Please copy out the lines in the entries that contain "dividend".

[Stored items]
----

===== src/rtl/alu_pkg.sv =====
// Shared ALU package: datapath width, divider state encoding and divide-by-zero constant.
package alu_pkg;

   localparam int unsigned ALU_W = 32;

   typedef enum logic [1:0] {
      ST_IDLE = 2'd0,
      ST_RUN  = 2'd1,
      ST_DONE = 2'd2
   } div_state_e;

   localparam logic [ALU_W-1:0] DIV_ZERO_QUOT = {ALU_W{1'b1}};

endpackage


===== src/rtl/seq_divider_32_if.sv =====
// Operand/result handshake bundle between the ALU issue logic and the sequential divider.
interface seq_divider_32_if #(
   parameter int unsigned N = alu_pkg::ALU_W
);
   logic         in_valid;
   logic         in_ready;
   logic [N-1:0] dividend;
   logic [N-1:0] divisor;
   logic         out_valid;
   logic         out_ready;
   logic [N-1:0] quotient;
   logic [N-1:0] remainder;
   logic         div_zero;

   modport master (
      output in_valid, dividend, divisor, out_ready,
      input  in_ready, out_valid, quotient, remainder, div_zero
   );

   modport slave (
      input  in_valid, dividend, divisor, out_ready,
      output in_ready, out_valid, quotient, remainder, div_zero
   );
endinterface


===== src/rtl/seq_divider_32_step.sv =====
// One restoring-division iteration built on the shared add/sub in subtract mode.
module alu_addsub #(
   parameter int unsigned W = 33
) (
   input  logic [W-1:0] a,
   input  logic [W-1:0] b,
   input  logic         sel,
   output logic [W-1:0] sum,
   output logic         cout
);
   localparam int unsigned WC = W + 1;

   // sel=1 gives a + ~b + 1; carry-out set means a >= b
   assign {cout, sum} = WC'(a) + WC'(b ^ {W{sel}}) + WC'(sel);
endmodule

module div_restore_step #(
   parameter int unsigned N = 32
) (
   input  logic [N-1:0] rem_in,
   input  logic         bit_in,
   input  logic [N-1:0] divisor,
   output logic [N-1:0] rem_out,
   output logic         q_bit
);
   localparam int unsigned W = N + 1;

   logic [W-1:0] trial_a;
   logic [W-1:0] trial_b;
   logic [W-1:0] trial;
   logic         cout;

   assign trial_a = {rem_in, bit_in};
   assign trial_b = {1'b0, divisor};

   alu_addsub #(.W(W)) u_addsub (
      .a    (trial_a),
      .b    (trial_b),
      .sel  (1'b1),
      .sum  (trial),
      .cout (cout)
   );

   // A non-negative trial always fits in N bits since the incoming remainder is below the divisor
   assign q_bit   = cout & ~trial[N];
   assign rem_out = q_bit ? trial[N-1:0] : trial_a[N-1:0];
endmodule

----

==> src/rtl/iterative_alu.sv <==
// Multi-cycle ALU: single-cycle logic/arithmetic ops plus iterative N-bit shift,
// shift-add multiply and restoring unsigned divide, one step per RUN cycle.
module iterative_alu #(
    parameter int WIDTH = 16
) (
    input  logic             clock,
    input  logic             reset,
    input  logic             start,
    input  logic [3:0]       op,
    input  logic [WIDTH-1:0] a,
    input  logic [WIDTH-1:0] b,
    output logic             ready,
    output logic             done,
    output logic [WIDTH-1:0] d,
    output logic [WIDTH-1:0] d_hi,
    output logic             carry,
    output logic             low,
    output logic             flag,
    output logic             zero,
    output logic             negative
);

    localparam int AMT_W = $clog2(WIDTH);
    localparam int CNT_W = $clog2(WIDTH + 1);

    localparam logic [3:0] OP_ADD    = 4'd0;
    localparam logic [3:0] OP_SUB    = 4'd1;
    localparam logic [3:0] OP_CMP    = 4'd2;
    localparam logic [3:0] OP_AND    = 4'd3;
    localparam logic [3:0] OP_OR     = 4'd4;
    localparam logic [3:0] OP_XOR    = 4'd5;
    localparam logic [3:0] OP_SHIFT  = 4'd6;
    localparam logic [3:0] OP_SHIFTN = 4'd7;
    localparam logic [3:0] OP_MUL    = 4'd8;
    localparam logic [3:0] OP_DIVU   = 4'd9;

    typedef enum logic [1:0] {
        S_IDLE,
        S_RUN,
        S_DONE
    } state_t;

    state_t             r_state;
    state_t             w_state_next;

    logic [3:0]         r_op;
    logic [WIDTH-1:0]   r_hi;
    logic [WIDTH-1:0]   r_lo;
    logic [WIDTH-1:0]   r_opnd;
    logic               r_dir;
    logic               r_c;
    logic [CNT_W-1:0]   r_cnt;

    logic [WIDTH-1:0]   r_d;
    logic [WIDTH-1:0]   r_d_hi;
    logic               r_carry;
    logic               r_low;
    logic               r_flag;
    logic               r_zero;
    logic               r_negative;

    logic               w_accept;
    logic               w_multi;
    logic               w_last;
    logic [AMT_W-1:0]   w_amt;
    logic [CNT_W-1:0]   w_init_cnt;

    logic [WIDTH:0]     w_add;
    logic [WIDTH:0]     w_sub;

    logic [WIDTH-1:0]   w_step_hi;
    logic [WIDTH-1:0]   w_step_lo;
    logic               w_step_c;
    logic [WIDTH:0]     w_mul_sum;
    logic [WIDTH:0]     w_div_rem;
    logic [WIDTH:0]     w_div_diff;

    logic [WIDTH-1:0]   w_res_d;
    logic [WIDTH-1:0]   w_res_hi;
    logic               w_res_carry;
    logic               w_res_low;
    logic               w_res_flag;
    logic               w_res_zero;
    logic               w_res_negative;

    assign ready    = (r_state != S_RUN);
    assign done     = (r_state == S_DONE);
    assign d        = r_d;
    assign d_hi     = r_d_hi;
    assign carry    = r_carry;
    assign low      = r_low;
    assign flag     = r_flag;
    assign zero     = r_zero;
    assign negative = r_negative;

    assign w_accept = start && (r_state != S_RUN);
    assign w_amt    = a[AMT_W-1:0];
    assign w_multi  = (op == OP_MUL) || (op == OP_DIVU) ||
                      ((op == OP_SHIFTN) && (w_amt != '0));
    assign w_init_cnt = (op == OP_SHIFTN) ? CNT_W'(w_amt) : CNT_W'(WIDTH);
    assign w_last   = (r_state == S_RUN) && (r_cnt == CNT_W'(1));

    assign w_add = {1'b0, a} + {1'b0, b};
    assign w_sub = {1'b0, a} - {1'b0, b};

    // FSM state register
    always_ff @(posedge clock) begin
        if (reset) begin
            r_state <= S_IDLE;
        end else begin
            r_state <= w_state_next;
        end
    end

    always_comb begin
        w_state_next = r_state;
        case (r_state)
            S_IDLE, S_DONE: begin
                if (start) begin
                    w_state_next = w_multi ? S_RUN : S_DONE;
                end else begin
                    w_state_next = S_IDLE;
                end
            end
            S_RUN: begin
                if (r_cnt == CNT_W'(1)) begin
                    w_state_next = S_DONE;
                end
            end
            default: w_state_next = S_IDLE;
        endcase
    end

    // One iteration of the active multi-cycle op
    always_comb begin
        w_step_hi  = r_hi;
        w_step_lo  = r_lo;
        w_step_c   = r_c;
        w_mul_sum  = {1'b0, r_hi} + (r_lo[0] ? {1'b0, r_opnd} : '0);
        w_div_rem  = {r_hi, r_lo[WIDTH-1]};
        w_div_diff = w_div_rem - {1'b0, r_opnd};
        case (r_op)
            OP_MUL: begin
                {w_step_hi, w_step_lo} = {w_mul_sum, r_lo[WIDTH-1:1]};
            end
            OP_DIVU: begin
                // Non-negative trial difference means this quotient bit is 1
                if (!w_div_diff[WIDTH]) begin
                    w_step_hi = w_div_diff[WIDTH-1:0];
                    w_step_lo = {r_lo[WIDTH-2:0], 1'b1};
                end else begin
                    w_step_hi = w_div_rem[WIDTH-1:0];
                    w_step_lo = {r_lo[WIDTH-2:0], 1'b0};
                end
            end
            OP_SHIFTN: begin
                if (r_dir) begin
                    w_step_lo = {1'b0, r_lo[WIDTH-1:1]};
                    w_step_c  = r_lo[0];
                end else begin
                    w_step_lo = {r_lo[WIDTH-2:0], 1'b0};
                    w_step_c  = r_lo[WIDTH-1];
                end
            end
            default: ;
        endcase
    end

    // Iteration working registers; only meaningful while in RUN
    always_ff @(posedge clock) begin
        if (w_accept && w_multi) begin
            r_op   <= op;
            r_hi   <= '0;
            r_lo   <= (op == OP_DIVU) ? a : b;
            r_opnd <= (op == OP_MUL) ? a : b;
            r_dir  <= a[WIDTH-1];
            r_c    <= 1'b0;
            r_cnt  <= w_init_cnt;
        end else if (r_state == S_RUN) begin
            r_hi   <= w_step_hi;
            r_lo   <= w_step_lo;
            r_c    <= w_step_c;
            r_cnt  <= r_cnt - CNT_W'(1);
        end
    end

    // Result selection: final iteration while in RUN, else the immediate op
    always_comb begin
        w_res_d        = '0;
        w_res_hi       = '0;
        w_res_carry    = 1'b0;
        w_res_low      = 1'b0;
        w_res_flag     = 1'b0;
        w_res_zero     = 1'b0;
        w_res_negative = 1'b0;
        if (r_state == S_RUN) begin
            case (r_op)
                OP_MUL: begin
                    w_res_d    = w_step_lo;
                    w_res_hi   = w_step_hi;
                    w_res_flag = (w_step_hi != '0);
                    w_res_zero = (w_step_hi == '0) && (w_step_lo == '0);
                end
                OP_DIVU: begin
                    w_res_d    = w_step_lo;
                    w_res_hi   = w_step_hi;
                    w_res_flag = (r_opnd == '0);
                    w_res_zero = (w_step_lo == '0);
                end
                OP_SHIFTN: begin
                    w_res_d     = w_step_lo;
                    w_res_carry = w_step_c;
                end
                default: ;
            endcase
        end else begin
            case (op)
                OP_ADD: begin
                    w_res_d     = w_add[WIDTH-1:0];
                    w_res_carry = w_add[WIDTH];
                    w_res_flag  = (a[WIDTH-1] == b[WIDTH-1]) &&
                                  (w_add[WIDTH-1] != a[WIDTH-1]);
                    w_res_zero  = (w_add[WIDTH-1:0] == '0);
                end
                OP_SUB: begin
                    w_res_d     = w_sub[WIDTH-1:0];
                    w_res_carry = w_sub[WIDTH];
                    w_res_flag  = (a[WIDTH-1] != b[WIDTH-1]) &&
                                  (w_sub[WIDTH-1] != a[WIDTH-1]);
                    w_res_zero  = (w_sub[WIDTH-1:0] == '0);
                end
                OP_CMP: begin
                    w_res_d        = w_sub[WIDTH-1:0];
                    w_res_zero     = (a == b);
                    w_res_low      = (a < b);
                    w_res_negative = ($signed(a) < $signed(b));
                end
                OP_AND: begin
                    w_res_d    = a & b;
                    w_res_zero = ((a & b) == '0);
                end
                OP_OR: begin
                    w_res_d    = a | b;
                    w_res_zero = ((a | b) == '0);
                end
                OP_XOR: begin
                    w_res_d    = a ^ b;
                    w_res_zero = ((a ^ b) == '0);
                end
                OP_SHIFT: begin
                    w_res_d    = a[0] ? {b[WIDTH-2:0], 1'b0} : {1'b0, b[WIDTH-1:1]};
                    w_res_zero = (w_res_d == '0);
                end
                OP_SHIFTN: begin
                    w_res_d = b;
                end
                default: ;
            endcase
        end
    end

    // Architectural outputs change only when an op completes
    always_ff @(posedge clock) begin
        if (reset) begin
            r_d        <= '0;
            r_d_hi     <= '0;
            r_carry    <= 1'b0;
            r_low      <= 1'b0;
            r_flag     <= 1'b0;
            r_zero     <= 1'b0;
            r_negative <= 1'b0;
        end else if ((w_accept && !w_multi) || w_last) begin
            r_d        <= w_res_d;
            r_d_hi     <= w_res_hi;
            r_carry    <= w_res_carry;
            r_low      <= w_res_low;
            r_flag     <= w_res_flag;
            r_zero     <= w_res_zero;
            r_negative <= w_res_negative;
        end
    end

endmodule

----

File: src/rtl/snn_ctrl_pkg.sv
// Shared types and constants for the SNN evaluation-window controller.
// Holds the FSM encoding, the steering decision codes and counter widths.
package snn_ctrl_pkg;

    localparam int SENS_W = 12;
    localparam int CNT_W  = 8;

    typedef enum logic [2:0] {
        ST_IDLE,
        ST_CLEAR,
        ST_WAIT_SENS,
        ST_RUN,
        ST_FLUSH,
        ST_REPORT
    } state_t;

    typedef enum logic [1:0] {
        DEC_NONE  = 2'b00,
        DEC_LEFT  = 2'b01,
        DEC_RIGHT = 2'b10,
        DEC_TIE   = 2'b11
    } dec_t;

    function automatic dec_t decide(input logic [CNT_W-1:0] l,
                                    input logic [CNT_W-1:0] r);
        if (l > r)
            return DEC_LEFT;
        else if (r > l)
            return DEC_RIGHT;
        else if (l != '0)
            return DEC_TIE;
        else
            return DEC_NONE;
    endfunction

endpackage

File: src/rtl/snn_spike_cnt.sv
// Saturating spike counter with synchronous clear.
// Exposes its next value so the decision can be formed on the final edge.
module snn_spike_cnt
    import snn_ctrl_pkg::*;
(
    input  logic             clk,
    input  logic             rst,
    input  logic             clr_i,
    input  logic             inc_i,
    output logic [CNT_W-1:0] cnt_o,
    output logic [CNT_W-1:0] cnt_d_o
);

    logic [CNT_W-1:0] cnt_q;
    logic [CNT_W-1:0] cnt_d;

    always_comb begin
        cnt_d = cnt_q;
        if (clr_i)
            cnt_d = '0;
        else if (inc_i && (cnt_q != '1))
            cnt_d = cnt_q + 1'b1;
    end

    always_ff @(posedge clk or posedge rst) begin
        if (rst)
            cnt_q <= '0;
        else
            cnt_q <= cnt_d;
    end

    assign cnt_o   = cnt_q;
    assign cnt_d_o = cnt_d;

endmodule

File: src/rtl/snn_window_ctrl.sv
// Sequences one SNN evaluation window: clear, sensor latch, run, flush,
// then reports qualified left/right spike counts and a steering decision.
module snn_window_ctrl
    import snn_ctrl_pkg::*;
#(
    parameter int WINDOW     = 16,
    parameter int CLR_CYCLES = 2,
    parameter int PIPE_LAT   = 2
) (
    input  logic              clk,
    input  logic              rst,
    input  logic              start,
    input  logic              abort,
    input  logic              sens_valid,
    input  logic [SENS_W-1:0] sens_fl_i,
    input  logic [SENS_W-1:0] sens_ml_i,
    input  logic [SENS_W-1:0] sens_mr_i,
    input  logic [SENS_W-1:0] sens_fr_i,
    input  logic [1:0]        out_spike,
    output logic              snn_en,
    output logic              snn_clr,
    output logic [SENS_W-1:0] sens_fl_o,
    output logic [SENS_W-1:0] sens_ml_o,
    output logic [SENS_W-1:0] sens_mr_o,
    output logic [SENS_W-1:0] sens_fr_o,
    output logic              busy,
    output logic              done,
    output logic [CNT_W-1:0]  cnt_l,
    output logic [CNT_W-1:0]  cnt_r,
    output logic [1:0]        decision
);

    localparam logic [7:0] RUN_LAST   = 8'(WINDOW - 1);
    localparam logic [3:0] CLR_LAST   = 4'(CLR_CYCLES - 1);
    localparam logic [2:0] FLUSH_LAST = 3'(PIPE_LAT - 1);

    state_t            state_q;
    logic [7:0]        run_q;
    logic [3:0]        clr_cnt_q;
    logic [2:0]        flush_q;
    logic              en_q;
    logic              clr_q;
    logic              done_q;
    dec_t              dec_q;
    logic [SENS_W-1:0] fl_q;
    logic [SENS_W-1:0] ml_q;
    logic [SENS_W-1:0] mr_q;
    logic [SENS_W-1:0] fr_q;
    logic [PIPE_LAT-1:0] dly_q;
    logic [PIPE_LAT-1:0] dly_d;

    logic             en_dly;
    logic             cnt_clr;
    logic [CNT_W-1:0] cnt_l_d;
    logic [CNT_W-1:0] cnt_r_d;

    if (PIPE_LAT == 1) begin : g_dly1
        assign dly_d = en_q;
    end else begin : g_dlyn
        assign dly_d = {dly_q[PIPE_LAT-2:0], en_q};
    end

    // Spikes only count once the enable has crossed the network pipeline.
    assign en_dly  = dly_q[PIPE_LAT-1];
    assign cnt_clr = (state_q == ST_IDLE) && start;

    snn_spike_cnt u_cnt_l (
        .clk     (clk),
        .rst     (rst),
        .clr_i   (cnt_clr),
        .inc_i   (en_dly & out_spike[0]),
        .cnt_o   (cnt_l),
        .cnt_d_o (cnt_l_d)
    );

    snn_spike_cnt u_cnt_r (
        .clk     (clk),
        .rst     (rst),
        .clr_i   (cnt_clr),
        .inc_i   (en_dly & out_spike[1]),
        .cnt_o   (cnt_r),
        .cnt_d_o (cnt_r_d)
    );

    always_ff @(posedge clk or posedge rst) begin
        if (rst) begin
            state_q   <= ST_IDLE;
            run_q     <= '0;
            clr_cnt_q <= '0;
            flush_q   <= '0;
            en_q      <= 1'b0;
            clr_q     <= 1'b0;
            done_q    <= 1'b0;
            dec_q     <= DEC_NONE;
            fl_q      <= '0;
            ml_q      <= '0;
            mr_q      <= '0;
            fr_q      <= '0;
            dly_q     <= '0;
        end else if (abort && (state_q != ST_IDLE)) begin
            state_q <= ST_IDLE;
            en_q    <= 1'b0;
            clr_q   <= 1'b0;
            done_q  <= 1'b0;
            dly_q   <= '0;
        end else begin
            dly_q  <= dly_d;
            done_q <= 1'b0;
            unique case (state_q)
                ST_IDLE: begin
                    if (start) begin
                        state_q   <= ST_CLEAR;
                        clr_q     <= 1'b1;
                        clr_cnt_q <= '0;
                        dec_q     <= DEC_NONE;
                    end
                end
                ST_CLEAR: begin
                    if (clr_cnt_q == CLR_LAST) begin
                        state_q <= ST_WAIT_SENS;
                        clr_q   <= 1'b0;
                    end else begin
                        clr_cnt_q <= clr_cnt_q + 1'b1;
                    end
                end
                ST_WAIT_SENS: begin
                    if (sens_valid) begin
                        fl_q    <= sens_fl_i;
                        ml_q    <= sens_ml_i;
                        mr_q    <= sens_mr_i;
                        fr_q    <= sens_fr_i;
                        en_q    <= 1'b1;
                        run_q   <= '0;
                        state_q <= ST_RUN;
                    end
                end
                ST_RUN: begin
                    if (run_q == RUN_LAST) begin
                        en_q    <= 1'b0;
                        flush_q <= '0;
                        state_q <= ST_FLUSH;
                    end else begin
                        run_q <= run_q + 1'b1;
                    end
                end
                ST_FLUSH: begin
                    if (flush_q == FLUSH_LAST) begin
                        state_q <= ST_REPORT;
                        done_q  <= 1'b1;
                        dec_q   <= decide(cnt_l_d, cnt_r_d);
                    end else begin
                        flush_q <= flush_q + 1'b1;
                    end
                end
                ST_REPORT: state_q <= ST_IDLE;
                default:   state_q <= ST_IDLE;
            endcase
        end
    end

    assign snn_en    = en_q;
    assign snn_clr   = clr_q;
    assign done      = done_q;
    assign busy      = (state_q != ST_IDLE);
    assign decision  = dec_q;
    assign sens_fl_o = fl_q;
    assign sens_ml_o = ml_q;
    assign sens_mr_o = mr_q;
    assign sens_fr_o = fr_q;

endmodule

----

## Problem solution
   logic [N-1:0] dividend;
      output in_valid, dividend, divisor, out_ready,
      input  in_valid, dividend, divisor, out_ready,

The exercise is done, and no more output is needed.